Sanguinetti, docente de la Universidad Católica del Uruguay e integrante del board consultivo del MACA, se detuvo especialmente en la tradición argentina de lectura de Dante. Destacó la traducción de Bartolomé Mitre de la Divina Comedia, a la que definió como «fundacional» para la cultura local, no solo por ser la primera versión argentina del poema, sino por la dimensión «titánica» del trabajo de traducción.
La conferencista enlazó esta figura con la de Jorge Luis Borges, citando una conferencia de 1958 en Buenos Aires donde el escritor argentino reflexionaba sobre la centralidad de Dante en la tradición occidental. A partir de este cruce, sostuvo que es posible entender por qué la obra sigue operando como un hilo conductor que atraviesa épocas y geografías.

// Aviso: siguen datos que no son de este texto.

==> src/rtl/hamming_secded_decoder.sv <==
// Two-stage pipelined extended-Hamming (SECDED) decoder with valid/ready streaming and saturating error counters.
// Optional out_syndrome port ({q, s}) is enabled by defining HAMMING_SYND_OUT_EN.
module hamming_secded_decoder #(
    parameter int unsigned P_BITS    = 3,
    parameter int unsigned CNT_WIDTH = 16,
    localparam int unsigned N        = (2 ** P_BITS) - 1,
    localparam int unsigned CW       = N + 1,
    localparam int unsigned K        = N - P_BITS
) (
    input  logic                 clk,
    input  logic                 rst_n,
    input  logic                 in_valid,
    output logic                 in_ready,
    input  logic [CW-1:0]        in_code,
    output logic                 out_valid,
    input  logic                 out_ready,
    output logic [K-1:0]         out_data,
    output logic                 out_corrected,
    output logic                 out_dbl_err,
`ifdef HAMMING_SYND_OUT_EN
    output logic [P_BITS:0]      out_syndrome,
`endif
    input  logic                 clr_cnt,
    output logic [CNT_WIDTH-1:0] corr_cnt,
    output logic [CNT_WIDTH-1:0] dbl_cnt
);

    // Syndrome equals the XOR of the indices of all set bits in positions 1..N.
    function automatic logic [P_BITS-1:0] calc_syn(input logic [CW-1:0] c);
        logic [P_BITS-1:0] s;
        s = '0;
        for (int j = 1; j <= int'(N); j++) begin
            if (((c >> j) & CW'(1)) != '0) begin
                s = s ^ P_BITS'(j);
            end
        end
        return s;
    endfunction

    // Data bits live at the non-power-of-two positions from 3 upward, data[0] first.
    function automatic logic [K-1:0] extract(input logic [CW-1:0] c);
        logic [K-1:0] d;
        int           idx;
        d   = '0;
        idx = 0;
        for (int j = 3; j <= int'(N); j++) begin
            if ((j & (j - 1)) != 0) begin
                d   = d | (K'(|((c >> j) & CW'(1))) << idx);
                idx = idx + 1;
            end
        end
        return d;
    endfunction

    logic                s1_valid;
    logic [CW-1:0]       s1_code;
    logic [P_BITS-1:0]   s1_syn;
    logic                s1_q;

    logic                adv_c;
    logic [CW-1:0]       fix_code_c;
    logic                corr_c;
    logic                dbl_c;
    logic                out_fire_c;

    assign adv_c      = !out_valid || out_ready;
    assign in_ready   = !s1_valid || adv_c;
    assign out_fire_c = out_valid && out_ready;

    // Stage 1: syndrome and overall parity, raw codeword carried along.
    always_ff @(posedge clk or negedge rst_n) begin
        if (!rst_n) begin
            s1_valid <= 1'b0;
            s1_code  <= '0;
            s1_syn   <= '0;
            s1_q     <= 1'b0;
        end else if (in_ready) begin
            s1_valid <= in_valid;
            if (in_valid) begin
                s1_code <= in_code;
                s1_syn  <= calc_syn(in_code);
                s1_q    <= ^in_code;
            end
        end
    end

    // Classification and single-bit correction.
    always_comb begin
        fix_code_c = s1_code;
        corr_c     = 1'b0;
        dbl_c      = 1'b0;
        if (s1_q) begin
            corr_c = 1'b1;
            if (s1_syn != '0) begin
                fix_code_c = s1_code ^ (CW'(1) << s1_syn);
            end
        end else if (s1_syn != '0) begin
            dbl_c = 1'b1;
        end
    end

    // Stage 2: registered outputs, held while the consumer stalls.
    always_ff @(posedge clk or negedge rst_n) begin
        if (!rst_n) begin
            out_valid     <= 1'b0;
            out_data      <= '0;
            out_corrected <= 1'b0;
            out_dbl_err   <= 1'b0;
        end else if (adv_c) begin
            out_valid <= s1_valid;
            if (s1_valid) begin
                out_data      <= extract(fix_code_c);
                out_corrected <= corr_c;
                out_dbl_err   <= dbl_c;
            end
        end
    end

`ifdef HAMMING_SYND_OUT_EN
    always_ff @(posedge clk or negedge rst_n) begin
        if (!rst_n) begin
            out_syndrome <= '0;
        end else if (adv_c && s1_valid) begin
            out_syndrome <= {s1_q, s1_syn};
        end
    end
`endif

    // Saturating statistics on delivered words; clear has priority.
    always_ff @(posedge clk or negedge rst_n) begin
        if (!rst_n) begin
            corr_cnt <= '0;
            dbl_cnt  <= '0;
        end else if (clr_cnt) begin
            corr_cnt <= '0;
            dbl_cnt  <= '0;
        end else if (out_fire_c) begin
            if (out_corrected && (corr_cnt != '1)) begin
                corr_cnt <= corr_cnt + CNT_WIDTH'(1);
            end
            if (out_dbl_err && (dbl_cnt != '1)) begin
                dbl_cnt <= dbl_cnt + CNT_WIDTH'(1);
            end
        end
    end

endmodule

==> config.mk <==
export PLATFORM = sky130hd
export DESIGN_NAME = hamming_secded_decoder
export DESIGN_NICKNAME = d
export VERILOG_FILES = /design/src/rtl/hamming_secded_decoder.sv
export SDC_FILE = /design/constraint.sdc
export NUM_CORES = 1
export LEC_CHECK = 0
export ABC_CLOCK_PERIOD_IN_PS = 2300
export BUFFER_PORTS_ARGS = -buffer_cell sky130_fd_sc_hd__buf_4
export CAP_MARGIN = 25
export CORE_UTILIZATION = 50
export DETAILED_ROUTE_END_ITERATION = 7
export PLACE_DENSITY = 0.74
export SYNTH_ARGS = -nofsm -noshare
export SYNTH_HDL_FRONTEND = slang
export SYNTH_SLANG_ARGS = --single-unit
==> constraint.sdc <==
create_clock -name clk -period 2.3 [get_ports clk]
set_clock_uncertainty 0.05 [all_clocks]
set_input_delay 0 -clock clk [delete_from_list [all_inputs] [get_ports clk]]
set_output_delay 0 -clock clk [all_outputs]
set_load 0.02 [all_outputs]
==> results.md <==
* Outcome: complete, but fails checks
* Failing checks: design-rule violations
* CTS max path bufs at 2
* Sink Count at 48
* Clk Tree Root Cell: clkbuf_8
* Worst EP arrival at about 2200 ps
* Setup Buffers After CTS at 0
* Buffers on Ports at 52
* Unrepaired setup endpoints after global routing: false
* Ys async rst share at 100%
* First-pass GRT wire length at about 9000 um
* Crit path required time at between 2000 and 2500 ps
* Critical path endpoint category: flop
* Final ANT Viol Nets at 0
* Ports at 53
* Synth Cell Area at about 2600 um2
* Cell taking the most area after synthesis: dfrtp_1
* Synth cell types at between 40 and 50
* Residual DRC count at 1
* Setup TNS Final at 0 ps
* Clock latency on the worst-skew pair at 300 ps
* Syn_area_per_cell at slightly above 10 um2
* #FFs+latches synth at 48
* Initial Util at about half
* CTS tree: done
* Worst-path fanout max at 13
* Fmax at 484 MHz
* Worst path max stage delay at 450 ps
* Initial antenna violation count at 0
* CTS buffer count at 5
* Tcrit/Tclk final at around 90%
* Peak VDD IR at 383 uV
* Warnings, synthesis at 0
* Top post-synthesis cells by area: dfrtp_1 (45%), o31ai_1 (5.7%), or4_1 (5.4%), a21oi_1 (4.2%), nand2_1 (3.0%)
* Lkg Pwr at between 1 and 1.5 nW
* Area share of the largest cell type after synthesis at between 40% and 50%
* Worst slew pin tran at 586 ps
* Hold WC Path Type: primary input to flop
* Post-synth EDFFs at 0
* Final total power at between 1.5 and 2 mW
* Wire per inst at 14.2 um
* Most frequent cell after synthesis: dfrtp_1
* Synth cell count leaders: dfrtp_1 (48), a21oi_1 (22), nand2_1 (21)
* P&R area growth vs syn at 22.8%
* Share of layout cells above drive strength 1 at about a quarter
* HPWL after DPL at between 3000 and 4000 um
* Fin area at between 3000 and 4000 um2
* Number of max-cap violations at 0
* Via count at ~2,300
* Placed cell areas at about 3000 um2
* Critical-path top delay cell: dfrtp_1
* GRT Resource Usage Total at 21.3%
* Iter 0 DRT Violations at 123
* Vias per inst at 5.90
* Number of global-route vias before repair at 2,009
* Main flop type after synthesis: dfrtp_1
* First-pass detailed-route iteration total at 6
* Core Rows at 26
* Routed WL at between 5000 and 6000 um
* Post-synthesis net count at between 200 and 300
* Slew Viols, Final at 0
* Power Density at ~600 nW/um2
* Final Non-Filler Cells at a little under 400
* Fill count at around 430
* Clk slew on worst S/H paths at around 90 ps
* Remaining Overflow, GRT at 0
* Min cycle time layout at 2060 ps
* Die height at between 70 and 80 um
* Setup-failing EPs final at 0
* Placer Congestion at a little over 0.8
* Pin count of the biggest net entering global routing at between 40 and 50
* Die width at 74.8 um
* Nets at around 340
* Critical path cell sequence: and3_2 -> nand4_1 -> nor4b_1 -> mux2_1
* Register area share after synthesis at between 40% and 50%
* CP Launch Type: flop
* Final Hold Violating Endpoints at 0
* Placed cells at approximately 380
* CP Class: flop to flop
* Area of the core at about 5000 um2
* Slew HR at 60.6%
* Antenna Cells at 0
* Die area at roughly 5600 um2
* Cell count after synthesis at ~260
* H-tree depth at 2
[worst paths after layout]
path	startpoint	endpoint	slack, ps	depth (start not counted)
worst min register to register	out_data[2]$_DFFE_PN0P_	out_data[2]$_DFFE_PN0P_	440	2
min in group asynchronous	rst_n	dbl_cnt[11]$_DFFE_PN0P_	210	2
max in group asynchronous	rst_n	out_data[0]$_DFFE_PN0P_	1590	2
worst max-delay path	out_valid$_DFFE_PN0P_	corr_cnt[15]$_DFFE_PN0P_	240	4
worst min-delay path	in_code[1]	s1_syn[0]$_DFFE_PN0P_	30	4
worst max register to register	out_valid$_DFFE_PN0P_	corr_cnt[15]$_DFFE_PN0P_	240	4
[repair_timing]
item,4_1_cts,5_1_grt
hold buffers,7,0
endpoints found under the hold margin,54,0
gates resized for setup,0,0
[per-stage QoR]
step	setup WS [ps]	utilization [%]	hold slack, ps
detailed placement	287	60.1	7.20
floorplan	358	-	-346
CTS	270	63.7	26.8
finish	235	63.7	31.4
global route	82.0	63.7	62.2
global placement	355	60.1	6.99
[power breakdown]
group          switching, mW  total (mW)  internal, mW
clock network          0.288       0.610         0.322
logic                  0.207       0.381         0.174
registers             0.0824        1.00         0.921
total                  0.577        1.99          1.42
[cell usage in the layout, fill, tap and decap left out, types with 3 or more instances in the layout]
master          n
or3_1           7
inv_1           5
nor3_1          4
nand2b_1        3
xnor2_1         9
clkbuf_8        5
o21ai_0        12
nand3_1        14
nand2_1        21
o21ai_1         3
dlygate4sd3_1   7
nand4_1         8
nand4_2         3
a21oi_2         5
and3_1          6
or4_1          19
and4_1          3
dfrtp_1        48
mux2_2          6
buf_4          55
nand4b_1        3
o31ai_1        20
xor2_1          6
a21oi_1        22
[metal layers]
layer | global-route usage, % | share of wire, %
met3 | 4.42 | 4.6
met4 | 5.24 | 0.65
met5 | 0 | 0
met1 | 28.2 | 46
met2 | 35.8 | 49
[cell families after synthesis]
group | after synthesis | synth area share [%]
xor gates and xnor gates | 15 | 4.96
muxes | 8 | 3.35
AOI/OAI and AO/OA | 66 | 15.6
adders and majority gates | 2 | 0.945
buffers and inverters | 17 | 3.64
DFF | 48 | 45.3
and+or+nand+nor | 107 | 26.2
[critical path, delay by kind of cell (launching register included)]
kind          cells  cell delay, ps
mux               1             350
simple gates      3            1110
flops             1             450
[layout make-up]
type	instances	area (um2)	area share [%]
Multi-Input combinational cell	198	1350	41.5
Sequential cell	48	1200	36.9
Timing Repair Buffer	62	483	14.8
Tap cell	70	87.6	2.69
Clock buffer	5	68.8	2.12
Clock inverter	3	42.5	1.31
Inverter	5	18.8	0.577
[sequential cells by signal, summed over array words and instances, names as in the netlist]
name / count
corr_cnt: 16
dbl_cnt: 16
out_data: 4
s1_code: 4
s1_syn: 3
out_corrected: 1
out_dbl_err: 1
out_valid: 1
s1_q: 1
s1_valid: 1
(Power assumes the default switching activity.)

Antes de adentrarse en Dante, Sanguinetti trazó un breve mapa del diálogo entre literatura y artes visuales, con ejemplos que van desde las ilustraciones de Las flores del mal de Baudelaire hasta el Quijote de Picasso. Luego, se centró en la potencia visual de la Divina Comedia, analizando su impacto en obras que van desde los frescos de Luca Signorelli y Miguel Ángel hasta la pintura de Domenico di Michelino en la catedral de Florencia.
En el cierre, repasó la construcción visual de Dante como figura, desde su transformación en símbolo de Italia en el siglo XIX hasta representaciones pictóricas clave como las de Eugène Delacroix, Gustave Doré y Auguste Rodin, donde el universo dantesco se transforma en una reflexión sobre la condición humana.